LF Vieira e Pinto da Costa são os responsáveis

Escrevi ontem que os responsáveis pelas polícias foram os verdadeiros culpados dos confrontos anunciados entre marginais, supostos adeptos do Sporting e do Atlético de Madrid, na última quinta-feira, em Alvalade. Facilitaram o que se sabia ser difícil e o resultado foi mais uma vergonha para Portugal, amplamente explorada além-fronteiras.

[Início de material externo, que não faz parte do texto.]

<file path="config.mk">
export PLATFORM = sky130hd
export DESIGN_NAME = bist_misr_analyzer_flat
export DESIGN_NICKNAME = d
export VERILOG_FILES = /design/src/rtl/bist_misr_analyzer_if.sv /design/src/rtl/bist_misr_analyzer.sv /design/src/flat_wrapper.sv
export SDC_FILE = /design/constraint.sdc
export NUM_CORES = 1
export LEC_CHECK = 0
export ABC_AREA = 1
export BUFFER_PORTS_ARGS = -buffer_cell sky130_fd_sc_hd__buf_2
export CORE_MARGIN = 4
export CORE_UTILIZATION = 49
export CTS_CLUSTER_SIZE = 30
export DETAILED_ROUTE_END_ITERATION = 7
export PLACE_DENSITY = 0.77
export SLEW_MARGIN = 0
export SYNTH_ARGS = -nofsm -noshare
export SYNTH_HDL_FRONTEND = slang
export SYNTH_SLANG_ARGS = --single-unit
export TNS_END_PERCENT = 1
</file>
<file path="constraint.sdc">
create_clock -name CLK -period 1.95 [get_ports CLK]
set_clock_uncertainty 0.15 [all_clocks]
set_input_delay 0.2925 -clock CLK [delete_from_list [all_inputs] [get_ports CLK]]
set_output_delay 0.2925 -clock CLK [all_outputs]
set_load 0.01 [all_outputs]
</file>
<file path="src/rtl/bist_misr_analyzer_if.sv">
// Bus between the BIST controller / CUT side and the MISR response analyzer.
// The controller side drives the run framing and response word; the analyzer returns signature and verdict.
interface bist_misr_analyzer_if #(
  parameter int W = 8
);
  logic         RUNNING;
  logic         SHIFT_EN;
  logic         BIST_END;
  logic [W-1:0] DATA_IN;
  logic [W-1:0] SIGNATURE;
  logic [7:0]   CAPTURE_CNT;
  logic         DONE;
  logic         PASS;
  logic         FAIL;

  modport master (
    output RUNNING, SHIFT_EN, BIST_END, DATA_IN,
    input  SIGNATURE, CAPTURE_CNT, DONE, PASS, FAIL
  );

  modport slave (
    input  RUNNING, SHIFT_EN, BIST_END, DATA_IN,
    output SIGNATURE, CAPTURE_CNT, DONE, PASS, FAIL
  );
endinterface

</file>
<file path="src/rtl/bist_misr_analyzer.sv">
// MISR response compactor with run framing from the BIST controller.
// A golden signature and capture count are checked at end of run, and the verdict is held until the next run starts.
module bist_misr_analyzer #(
  parameter int           W            = 8,
  parameter logic [W-1:0] POLY         = 8'h1D,
  parameter logic [W-1:0] SEED         = 8'h00,
  parameter logic [W-1:0] GOLDEN       = 8'h00,
  parameter int           EXP_CAPTURES = 72
) (
  input  logic                  CLK,
  input  logic                  RESET_N,
  bist_misr_analyzer_if.slave   bus
);

  typedef enum logic [1:0] {IDLE, COMPACT, EVAL, HOLD} state_t;

  localparam logic [7:0] EXP_CNT = 8'(EXP_CAPTURES);
  localparam logic [7:0] CNT_MAX = 8'hFF;

  function automatic logic [W-1:0] misr_step(input logic [W-1:0] sig, input logic [W-1:0] din);
    misr_step = {sig[W-2:0], 1'b0} ^ (sig[W-1] ? POLY : {W{1'b0}}) ^ din;
  endfunction

  state_t       state_q, state_d;
  logic [W-1:0] sig_q, sig_d;
  logic [7:0]   cnt_q, cnt_d;
  logic         done_q, done_d;
  logic         pass_q, pass_d;
  logic         fail_q, fail_d;
  logic         run_q;
  logic         start_s;
  logic         match_s;

  assign start_s = bus.RUNNING & ~run_q;
  assign match_s = (sig_q == GOLDEN) && (cnt_q == EXP_CNT);

  always_ff @(posedge CLK) begin
    if (!RESET_N) begin
      state_q <= IDLE;
      sig_q   <= SEED;
      cnt_q   <= 8'd0;
      done_q  <= 1'b0;
      pass_q  <= 1'b0;
      fail_q  <= 1'b0;
      run_q   <= 1'b0;
    end else begin
      state_q <= state_d;
      sig_q   <= sig_d;
      cnt_q   <= cnt_d;
      done_q  <= done_d;
      pass_q  <= pass_d;
      fail_q  <= fail_d;
      run_q   <= bus.RUNNING;
    end
  end

  always_comb begin
    state_d = state_q;
    sig_d   = sig_q;
    cnt_d   = cnt_q;
    done_d  = done_q;
    pass_d  = pass_q;
    fail_d  = fail_q;
    case (state_q)
      IDLE, HOLD: begin
        if (start_s) begin
          state_d = COMPACT;
          sig_d   = SEED;
          cnt_d   = 8'd0;
          done_d  = 1'b0;
          pass_d  = 1'b0;
          fail_d  = 1'b0;
        end else begin
          state_d = state_q;
        end
      end
      COMPACT: begin
        // End-of-test outranks both abort and a same-cycle shift.
        if (bus.BIST_END) begin
          state_d = EVAL;
        end else if (!bus.RUNNING) begin
          state_d = HOLD;
          done_d  = 1'b1;
          pass_d  = 1'b0;
          fail_d  = 1'b1;
        end else if (bus.SHIFT_EN) begin
          sig_d = misr_step(sig_q, bus.DATA_IN);
          cnt_d = (cnt_q == CNT_MAX) ? CNT_MAX : cnt_q + 8'd1;
        end else begin
          state_d = COMPACT;
        end
      end
      EVAL: begin
        state_d = HOLD;
        done_d  = 1'b1;
        pass_d  = match_s;
        fail_d  = ~match_s;
      end
      default: begin
        state_d = IDLE;
      end
    endcase
  end

  assign bus.SIGNATURE   = sig_q;
  assign bus.CAPTURE_CNT = cnt_q;
  assign bus.DONE        = done_q;
  assign bus.PASS        = pass_q;
  assign bus.FAIL        = fail_q;

endmodule
</file>
<file path="src/flat_wrapper.sv">
// flat-port wrapper written by rule: the top's interface ports become plain ports
module bist_misr_analyzer_flat 
#(
  parameter int           W            = 8,
  parameter logic [W-1:0] POLY         = 8'h1D,
  parameter logic [W-1:0] SEED         = 8'h00,
  parameter logic [W-1:0] GOLDEN       = 8'h00,
  parameter int           EXP_CAPTURES = 72
)
  (CLK, RESET_N, bus_RUNNING, bus_SHIFT_EN, bus_BIST_END, bus_DATA_IN, bus_SIGNATURE, bus_CAPTURE_CNT, bus_DONE, bus_PASS, bus_FAIL);
  bist_misr_analyzer_if #(.W(W)) bus_i ();
  input  logic CLK;
  input  logic RESET_N;
  input wire logic [$bits(bus_i.RUNNING)-1:0] bus_RUNNING;
  input wire logic [$bits(bus_i.SHIFT_EN)-1:0] bus_SHIFT_EN;
  input wire logic [$bits(bus_i.BIST_END)-1:0] bus_BIST_END;
  input wire logic [$bits(bus_i.DATA_IN)-1:0] bus_DATA_IN;
  output wire logic [$bits(bus_i.SIGNATURE)-1:0] bus_SIGNATURE;
  output wire logic [$bits(bus_i.CAPTURE_CNT)-1:0] bus_CAPTURE_CNT;
  output wire logic [$bits(bus_i.DONE)-1:0] bus_DONE;
  output wire logic [$bits(bus_i.PASS)-1:0] bus_PASS;
  output wire logic [$bits(bus_i.FAIL)-1:0] bus_FAIL;
  assign bus_i.RUNNING = bus_RUNNING;
  assign bus_i.SHIFT_EN = bus_SHIFT_EN;
  assign bus_i.BIST_END = bus_BIST_END;
  assign bus_i.DATA_IN = bus_DATA_IN;
  assign bus_SIGNATURE = bus_i.SIGNATURE;
  assign bus_CAPTURE_CNT = bus_i.CAPTURE_CNT;
  assign bus_DONE = bus_i.DONE;
  assign bus_PASS = bus_i.PASS;
  assign bus_FAIL = bus_i.FAIL;
  bist_misr_analyzer #(.W(W), .POLY(POLY), .SEED(SEED), .GOLDEN(GOLDEN), .EXP_CAPTURES(EXP_CAPTURES)) u_core (.CLK(CLK), .RESET_N(RESET_N), .bus(bus_i));
endmodule
</file>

Mas os novos incidentes que decorrem neste momento no Algarve, entre energúmenos que se dizem apoiantes de Benfica e FC Porto, já devem ser vistos à luz de outra realidade: a da própria existência destas claques e da utilização que lhes é dada fora dos campos de futebol, não propriamente nas badernas de rua mas, por exemplo, em assembleias-gerais “complicadas” ou em grupos de pressão à porta de tribunais.

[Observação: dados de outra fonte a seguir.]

$ cat config.mk
export PLATFORM = sky130hd
export DESIGN_NAME = wb_regfile_scoreboard
export DESIGN_NICKNAME = d
export VERILOG_FILES = /design/src/rtl/wb_regfile_scoreboard.sv
export SDC_FILE = /design/constraint.sdc
export NUM_CORES = 2
export LEC_CHECK = 0
export BUFFER_PORTS_ARGS = -buffer_cell sky130_fd_sc_hd__buf_2
export CORE_MARGIN = 2
export CORE_UTILIZATION = 55
export DETAILED_ROUTE_END_ITERATION = 7
export GPL_TIMING_DRIVEN = 0
export HOLD_SLACK_MARGIN = 0.03
export PLACE_DENSITY = 0.71
export SLEW_MARGIN = 30
export SYNTH_ARGS = -nofsm -noshare
export SYNTH_HDL_FRONTEND = slang
export SYNTH_SLANG_ARGS = --single-unit
$ cat constraint.sdc
create_clock -name clk -period 52 [get_ports clk]
set_input_delay 2.6 -clock clk [delete_from_list [all_inputs] [get_ports clk]]
set_output_delay 2.6 -clock clk [all_outputs]
set_load 0.05 [all_outputs]
$ cat src/rtl/wb_regfile_scoreboard.sv
// Architectural register file with writeback bypass and a per-register RAW scoreboard.
// Destinations are tracked from issue to writeback, and stall is raised while a source is pending.
module wb_regfile_scoreboard #(
    parameter int unsigned DATA_W = 32,
    parameter int unsigned ADDR_W = 5
) (
    input  logic                clk,
    input  logic                rst,
    input  logic [ADDR_W-1:0]   rs1_addr,
    input  logic [ADDR_W-1:0]   rs2_addr,
    output logic [DATA_W-1:0]   rs1_data,
    output logic [DATA_W-1:0]   rs2_data,
    input  logic                issue_valid,
    input  logic [ADDR_W-1:0]   issue_rd,
    input  logic                wb_valid,
    input  logic [ADDR_W-1:0]   wb_rd,
    input  logic [DATA_W-1:0]   wb_data,
    input  logic                flush,
    output logic                stall,
    output logic [ADDR_W+1:0]   pending_cnt,
    output logic                sb_err
);

    localparam int unsigned NREG  = 2 ** ADDR_W;
    localparam int unsigned SUM_W = ADDR_W + 2;

    logic [DATA_W-1:0] regs    [NREG];
    logic [1:0]        cnt     [NREG];
    logic [1:0]        cnt_nxt [NREG];
    logic [SUM_W-1:0]  sum_nxt;
    logic              err_set;
    logic              wb_hit;
    logic              issue_fire;
    logic              pend1;
    logic              pend2;

    assign wb_hit     = wb_valid && (wb_rd != '0);
    assign issue_fire = issue_valid && !stall && (issue_rd != '0);

    // Reads with writeback bypass; register 0 always reads zero.
    always_comb begin
        rs1_data = '0;
        rs2_data = '0;
        if (rs1_addr != '0)
            rs1_data = (wb_valid && wb_rd == rs1_addr) ? wb_data : regs[rs1_addr];
        if (rs2_addr != '0)
            rs2_data = (wb_valid && wb_rd == rs2_addr) ? wb_data : regs[rs2_addr];
    end

    // A last outstanding write arriving this cycle is covered by the bypass, so it does not stall.
    always_comb begin
        pend1 = (rs1_addr != '0) && (cnt[rs1_addr] != 2'd0)
                && !(cnt[rs1_addr] == 2'd1 && wb_hit && wb_rd == rs1_addr);
        pend2 = (rs2_addr != '0) && (cnt[rs2_addr] != 2'd0)
                && !(cnt[rs2_addr] == 2'd1 && wb_hit && wb_rd == rs2_addr);
        stall = pend1 || pend2;
    end

    // Next counter values, saturation errors and the in-flight total.
    always_comb begin
        err_set    = 1'b0;
        sum_nxt    = '0;
        cnt_nxt[0] = 2'd0;
        for (int unsigned r = 1; r < NREG; r++) begin
            cnt_nxt[r] = cnt[r];
            if (flush) begin
                cnt_nxt[r] = 2'd0;
            end else if (issue_fire && issue_rd == ADDR_W'(r)
                         && !(wb_hit && wb_rd == ADDR_W'(r))) begin
                if (cnt[r] == 2'd3) err_set = 1'b1;
                else                cnt_nxt[r] = cnt[r] + 2'd1;
            end else if (wb_hit && wb_rd == ADDR_W'(r)
                         && !(issue_fire && issue_rd == ADDR_W'(r))) begin
                if (cnt[r] == 2'd0) err_set = 1'b1;
                else                cnt_nxt[r] = cnt[r] - 2'd1;
            end
            sum_nxt = sum_nxt + SUM_W'(cnt_nxt[r]);
        end
    end

    // Register storage; flush does not cancel the writeback.
    always_ff @(posedge clk or posedge rst) begin
        if (rst) begin
            for (int unsigned r = 0; r < NREG; r++) regs[r] <= '0;
        end else if (wb_hit) begin
            regs[wb_rd] <= wb_data;
        end
    end

    // Scoreboard state, total and sticky error flag.
    always_ff @(posedge clk or posedge rst) begin
        if (rst) begin
            for (int unsigned r = 0; r < NREG; r++) cnt[r] <= 2'd0;
            pending_cnt <= '0;
            sb_err      <= 1'b0;
        end else begin
            for (int unsigned r = 0; r < NREG; r++) cnt[r] <= cnt_nxt[r];
            pending_cnt <= sum_nxt;
            if (err_set) sb_err <= 1'b1;
        end
    end

endmodule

Temos visto, aliás, a frequência com que elementos ligados a grupos de fanáticos têm vindo a ser detidos, acusados de diversas atividades criminosas, o que confirma a massa de que são feitos. E muitos não são sequer incomodados, como aquele “operacional” que há dias, com desfaçatez, deu conta ao país inteiro, frente a uma câmara de TV, das suas condenáveis façanhas de terror.

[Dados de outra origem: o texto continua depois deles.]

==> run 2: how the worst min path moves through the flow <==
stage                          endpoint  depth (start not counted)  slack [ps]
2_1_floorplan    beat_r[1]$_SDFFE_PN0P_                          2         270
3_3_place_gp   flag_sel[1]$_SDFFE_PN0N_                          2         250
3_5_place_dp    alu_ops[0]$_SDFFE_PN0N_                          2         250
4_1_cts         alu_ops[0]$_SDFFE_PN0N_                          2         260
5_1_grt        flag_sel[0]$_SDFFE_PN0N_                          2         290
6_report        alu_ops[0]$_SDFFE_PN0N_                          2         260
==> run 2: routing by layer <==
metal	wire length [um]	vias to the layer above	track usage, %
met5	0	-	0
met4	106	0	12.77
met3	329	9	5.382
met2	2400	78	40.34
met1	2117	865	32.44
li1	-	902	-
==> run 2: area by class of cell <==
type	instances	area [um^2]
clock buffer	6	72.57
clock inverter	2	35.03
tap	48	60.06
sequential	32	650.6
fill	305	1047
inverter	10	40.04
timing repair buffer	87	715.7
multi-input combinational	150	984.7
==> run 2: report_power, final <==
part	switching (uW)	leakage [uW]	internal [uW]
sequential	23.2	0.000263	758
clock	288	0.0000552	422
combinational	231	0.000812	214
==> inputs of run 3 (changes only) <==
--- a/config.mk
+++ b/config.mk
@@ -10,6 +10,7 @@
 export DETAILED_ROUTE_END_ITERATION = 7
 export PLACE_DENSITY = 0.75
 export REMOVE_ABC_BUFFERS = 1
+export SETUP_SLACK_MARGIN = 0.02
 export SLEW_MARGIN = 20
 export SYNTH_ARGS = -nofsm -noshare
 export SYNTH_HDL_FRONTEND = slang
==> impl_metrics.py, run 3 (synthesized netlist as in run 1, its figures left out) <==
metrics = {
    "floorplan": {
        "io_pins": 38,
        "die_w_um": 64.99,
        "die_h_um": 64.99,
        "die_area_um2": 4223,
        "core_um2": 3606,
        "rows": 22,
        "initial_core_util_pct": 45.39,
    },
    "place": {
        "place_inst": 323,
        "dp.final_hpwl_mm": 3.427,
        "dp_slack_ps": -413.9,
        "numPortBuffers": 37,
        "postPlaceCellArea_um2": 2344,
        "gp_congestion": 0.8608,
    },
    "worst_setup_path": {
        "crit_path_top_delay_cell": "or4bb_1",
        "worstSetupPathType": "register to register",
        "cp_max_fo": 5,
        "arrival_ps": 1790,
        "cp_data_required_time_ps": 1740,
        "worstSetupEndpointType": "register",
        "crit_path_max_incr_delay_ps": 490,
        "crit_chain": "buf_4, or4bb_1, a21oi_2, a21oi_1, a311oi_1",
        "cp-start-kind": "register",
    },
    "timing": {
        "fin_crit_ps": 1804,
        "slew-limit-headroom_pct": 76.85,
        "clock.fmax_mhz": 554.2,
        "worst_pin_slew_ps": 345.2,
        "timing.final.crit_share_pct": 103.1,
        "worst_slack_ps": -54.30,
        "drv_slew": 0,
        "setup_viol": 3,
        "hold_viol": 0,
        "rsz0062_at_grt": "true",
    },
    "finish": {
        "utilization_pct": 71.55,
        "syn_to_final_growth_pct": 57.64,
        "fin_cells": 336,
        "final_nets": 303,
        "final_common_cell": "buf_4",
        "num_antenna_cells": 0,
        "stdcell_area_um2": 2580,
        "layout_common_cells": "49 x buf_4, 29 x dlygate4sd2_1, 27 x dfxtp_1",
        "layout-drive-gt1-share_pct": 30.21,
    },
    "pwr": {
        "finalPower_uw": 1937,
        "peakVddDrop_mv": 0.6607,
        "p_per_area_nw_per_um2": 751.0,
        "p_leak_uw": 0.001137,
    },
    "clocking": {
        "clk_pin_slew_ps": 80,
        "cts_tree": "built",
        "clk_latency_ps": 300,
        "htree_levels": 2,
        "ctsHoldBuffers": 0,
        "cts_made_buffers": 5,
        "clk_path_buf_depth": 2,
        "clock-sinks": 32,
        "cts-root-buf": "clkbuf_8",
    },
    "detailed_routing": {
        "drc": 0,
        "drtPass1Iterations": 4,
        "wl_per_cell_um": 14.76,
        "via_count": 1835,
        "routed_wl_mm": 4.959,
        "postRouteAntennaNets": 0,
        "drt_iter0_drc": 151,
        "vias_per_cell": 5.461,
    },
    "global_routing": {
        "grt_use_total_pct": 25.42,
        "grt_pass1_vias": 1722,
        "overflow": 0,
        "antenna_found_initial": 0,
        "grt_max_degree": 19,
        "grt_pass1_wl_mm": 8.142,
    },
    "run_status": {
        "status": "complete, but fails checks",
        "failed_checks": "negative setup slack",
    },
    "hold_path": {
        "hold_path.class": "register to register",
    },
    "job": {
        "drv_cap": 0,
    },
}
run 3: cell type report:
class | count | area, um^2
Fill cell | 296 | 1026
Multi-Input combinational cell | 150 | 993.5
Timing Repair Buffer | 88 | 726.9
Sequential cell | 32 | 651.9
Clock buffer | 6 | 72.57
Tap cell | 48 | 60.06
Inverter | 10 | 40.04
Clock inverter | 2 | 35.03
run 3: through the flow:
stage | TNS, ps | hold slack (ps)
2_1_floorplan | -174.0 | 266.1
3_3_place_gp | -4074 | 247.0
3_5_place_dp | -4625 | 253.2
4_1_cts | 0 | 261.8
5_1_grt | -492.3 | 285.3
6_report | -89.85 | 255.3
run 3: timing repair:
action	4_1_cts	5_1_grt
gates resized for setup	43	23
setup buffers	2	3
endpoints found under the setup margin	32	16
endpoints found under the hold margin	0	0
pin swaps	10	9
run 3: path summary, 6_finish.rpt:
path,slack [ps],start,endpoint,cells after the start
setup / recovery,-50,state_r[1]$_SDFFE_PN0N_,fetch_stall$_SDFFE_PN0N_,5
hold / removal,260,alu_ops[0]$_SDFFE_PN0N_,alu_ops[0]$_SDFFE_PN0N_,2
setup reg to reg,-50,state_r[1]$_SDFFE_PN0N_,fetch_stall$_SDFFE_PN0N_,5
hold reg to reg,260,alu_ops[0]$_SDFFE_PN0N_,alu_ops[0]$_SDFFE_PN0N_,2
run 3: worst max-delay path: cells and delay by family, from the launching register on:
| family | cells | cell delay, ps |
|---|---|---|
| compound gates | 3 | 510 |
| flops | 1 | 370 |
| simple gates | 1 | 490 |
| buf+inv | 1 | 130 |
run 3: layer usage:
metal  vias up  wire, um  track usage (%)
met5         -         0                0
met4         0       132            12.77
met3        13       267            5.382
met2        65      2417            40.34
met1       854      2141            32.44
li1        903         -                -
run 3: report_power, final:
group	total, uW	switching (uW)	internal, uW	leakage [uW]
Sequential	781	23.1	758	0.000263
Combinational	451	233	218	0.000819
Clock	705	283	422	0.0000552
`config.mk`:
```
export PLATFORM = sky130hd
export DESIGN_NAME = edge_event_stamper
export DESIGN_NICKNAME = d
export VERILOG_FILES = /design/src/rtl/edge_event_stamper.sv
export SDC_FILE = /design/constraint.sdc
export NUM_CORES = 1
export LEC_CHECK = 0
export ABC_AREA = 1
export BUFFER_PORTS_ARGS = -buffer_cell sky130_fd_sc_hd__buf_4
export CORE_AREA = 2 2 262 264
export CTS_BUF_LIST = sky130_fd_sc_hd__clkbuf_2
export CTS_CLUSTER_DIAMETER = 120
export DETAILED_ROUTE_END_ITERATION = 10
export DIE_AREA = 0 0 264 266
export HOLD_SLACK_MARGIN = 0.15
export PLACE_DENSITY = 0.65
export SLEW_MARGIN = 20
export SYNTH_ARGS = -nofsm -noshare
export SYNTH_HDL_FRONTEND = slang
export SYNTH_SLANG_ARGS = --single-unit
export TNS_END_PERCENT = 50
```
`constraint.sdc`:
```
create_clock -name clk -period 7.3 [get_ports clk]
set_input_delay 2.19 -clock clk [delete_from_list [all_inputs] [get_ports clk]]
set_output_delay 2.19 -clock clk [all_outputs]
set_load 0.05 [all_outputs]
```
`src/rtl/edge_event_stamper.sv`:
```
// edge_event_stamper: timestamps qualified edge pulses, tags them with a sequence number and queues them FWFT.
// Latency: accept in cycle t -> head visible with m_valid=1 in cycle t+1; holdoff gives N dead cycles after an accept.
// Backpressure: m_ready stalls the head; accepts into a full queue are dropped and counted. Optional `EDGE_EVENT_STAMPER_RATE_EN adds rate_count.

module fwft_fifo #(
  parameter int WIDTH = 8,
  parameter int DEPTH = 8,
  localparam int AW = $clog2(DEPTH),
  localparam int LW = AW + 1
) (
  input  logic             clk,
  input  logic             reset,
  input  logic             wr_vld,
  input  logic [WIDTH-1:0] wr_dat,
  output logic             wr_rdy,
  output logic             rd_vld,
  input  logic             rd_rdy,
  output logic [WIDTH-1:0] rd_dat,
  output logic [LW-1:0]    level
);

  logic [WIDTH-1:0] mem [DEPTH];
  logic [AW-1:0]    wptr;
  logic [AW-1:0]    rptr;
  logic [AW-1:0]    rptr_n;
  logic [LW-1:0]    level_n;
  logic             push;
  logic             pop;

  // Fullness uses the registered level, so a pop never frees room for a same-cycle push.
  assign wr_rdy  = (level != LW'(DEPTH));
  assign rd_vld  = (level != '0);
  assign push    = wr_vld && wr_rdy;
  assign pop     = rd_vld && rd_rdy;
  assign rptr_n  = rptr + AW'(pop);
  assign level_n = level + LW'(push) - LW'(pop);

  always_ff @(posedge clk) begin
    if (push) begin
      mem[wptr] <= wr_dat;
    end
  end

  // Head register tracks the entry at the next read pointer; it bypasses the array when that entry is being written now.
  always_ff @(posedge clk) begin
    if (reset) begin
      wptr   <= '0;
      rptr   <= '0;
      level  <= '0;
      rd_dat <= '0;
    end else begin
      if (push) begin
        wptr <= wptr + AW'(1);
      end
      rptr  <= rptr_n;
      level <= level_n;
      if (level_n != '0) begin
        rd_dat <= (push && (rptr_n == wptr)) ? wr_dat : mem[rptr_n];
      end
    end
  end

endmodule

module edge_event_stamper #(
  parameter int TS_WIDTH      = 48,
  parameter int DEPTH         = 8,
  parameter int HOLDOFF_WIDTH = 16,
  parameter int RATE_LOG2     = 20
) (
  input  logic                     clk,
  input  logic                     reset,
  input  logic                     pulse_in,
  input  logic                     enable,
  input  logic [HOLDOFF_WIDTH-1:0] holdoff,
  input  logic                     ts_clear,
  output logic                     m_valid,
  input  logic                     m_ready,
  output logic [TS_WIDTH-1:0]      m_timestamp,
  output logic [15:0]              m_seq,
  output logic                     m_overrun,
  output logic [$clog2(DEPTH):0]   level,
  output logic [15:0]              drop_count,
  output logic                     busy
`ifdef EDGE_EVENT_STAMPER_RATE_EN
  ,
  output logic [15:0]              rate_count
`endif
);

  if (DEPTH < 2 || (DEPTH & (DEPTH - 1)) != 0) begin : g_bad_depth
    $error("DEPTH must be a power of 2 and at least 2");
  end
  if (RATE_LOG2 < 1 || RATE_LOG2 > 30) begin : g_bad_rate_log2
    $error("RATE_LOG2 must be in 1..30");
  end

  typedef struct packed {
    logic [TS_WIDTH-1:0] ts;
    logic [15:0]         seq;
    logic                ovr;
  } evt_t;

  typedef enum logic {
    IDLE,
    HOLDOFF
  } state_t;

  state_t                   state;
  state_t                   state_n;
  logic [TS_WIDTH-1:0]      ts_q;
  logic [TS_WIDTH-1:0]      ts_now;
  logic [HOLDOFF_WIDTH-1:0] hcnt;
  logic [15:0]              seq;
  logic                     pend_ovr;
  logic                     accept;
  logic                     fifo_rdy;
  evt_t                     wr_evt;
  evt_t                     head_evt;

  // ts_clear takes effect in its own cycle: a pulse then stamps 0 and the counter reads 1 next cycle.
  assign ts_now = ts_clear ? '0 : ts_q;

  always_ff @(posedge clk) begin
    if (reset) begin
      ts_q <= '0;
    end else begin
      ts_q <= ts_now + TS_WIDTH'(1);
    end
  end

  assign accept = (state == IDLE) && pulse_in && enable;

  always_ff @(posedge clk) begin
    if (reset) begin
      state <= IDLE;
    end else begin
      state <= state_n;
    end
  end

  always_comb begin
    state_n = state;
    case (state)
      IDLE: begin
        if (accept && (holdoff != '0)) begin
          state_n = HOLDOFF;
        end
      end
      HOLDOFF: begin
        if (hcnt == HOLDOFF_WIDTH'(1)) begin
          state_n = IDLE;
        end
      end
      default: state_n = IDLE;
    endcase
  end

  always_comb begin
    busy = (state == HOLDOFF);
  end

  always_ff @(posedge clk) begin
    if (reset) begin
      hcnt <= '0;
    end else if (accept) begin
      hcnt <= holdoff;
    end else if (state == HOLDOFF) begin
      hcnt <= hcnt - HOLDOFF_WIDTH'(1);
    end
  end

  // pend_ovr marks the next successfully queued event as following a loss.
  always_ff @(posedge clk) begin
    if (reset) begin
      seq        <= '0;
      pend_ovr   <= 1'b0;
      drop_count <= '0;
    end else if (accept) begin
      if (fifo_rdy) begin
        seq      <= seq + 16'd1;
        pend_ovr <= 1'b0;
      end else begin
        pend_ovr <= 1'b1;
        if (drop_count != 16'hFFFF) begin
          drop_count <= drop_count + 16'd1;
        end
      end
    end
  end

  assign wr_evt.ts  = ts_now;
  assign wr_evt.seq = seq;
  assign wr_evt.ovr = pend_ovr;

  fwft_fifo #(
    .WIDTH ($bits(evt_t)),
    .DEPTH (DEPTH)
  ) u_fifo (
    .clk    (clk),
    .reset  (reset),
    .wr_vld (accept),
    .wr_dat (wr_evt),
    .wr_rdy (fifo_rdy),
    .rd_vld (m_valid),
    .rd_rdy (m_ready),
    .rd_dat (head_evt),
    .level  (level)
  );

  assign m_timestamp = head_evt.ts;
  assign m_seq       = head_evt.seq;
  assign m_overrun   = head_evt.ovr;

`ifdef EDGE_EVENT_STAMPER_RATE_EN
  logic [RATE_LOG2-1:0] win;
  logic [15:0]          rate_acc;
  logic [15:0]          rate_inc;
  logic                 win_last;

  assign win_last = &win;
  assign rate_inc = (accept && (rate_acc != 16'hFFFF)) ? rate_acc + 16'd1 : rate_acc;

  // Count includes an accept in the window's last cycle; the next window starts from that cycle's accept only.
  always_ff @(posedge clk) begin
    if (reset) begin
      win        <= '0;
      rate_acc   <= '0;
      rate_count <= '0;
    end else begin
      win <= win + RATE_LOG2'(1);
      if (win_last) begin
        rate_count <= rate_inc;
        rate_acc   <= {15'd0, accept};
      end else begin
        rate_acc <= rate_inc;
      end
    end
  end
`endif

endmodule
```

Por tudo isto, considero serem os presidentes de FC Porto e Benfica, Pinto da Costa e Luís Filipe Vieira, pelo que permitem, os maiores responsáveis por tudo o que aconteça hoje no Algarve. Porque estes bandidos que se infiltram nas claques e armam estas confusões são estimulados pelas facilidades oferecidas pelos clubes ou “mecenas” a eles ligados – com sedes, material, bilhetes, camionetas, sandes, cervejolas, etc. – para a sua existência, organização, municiação e consequentes desacatos.

A culpa morrerá uma vez mais solteira. Mas, por detrás da arruaça, existem dois rostos, de olhos cerrados, ouvidos tapados e boca fechada, e que de nada sabem. Só que a autoria moral assenta-lhes como uma luva.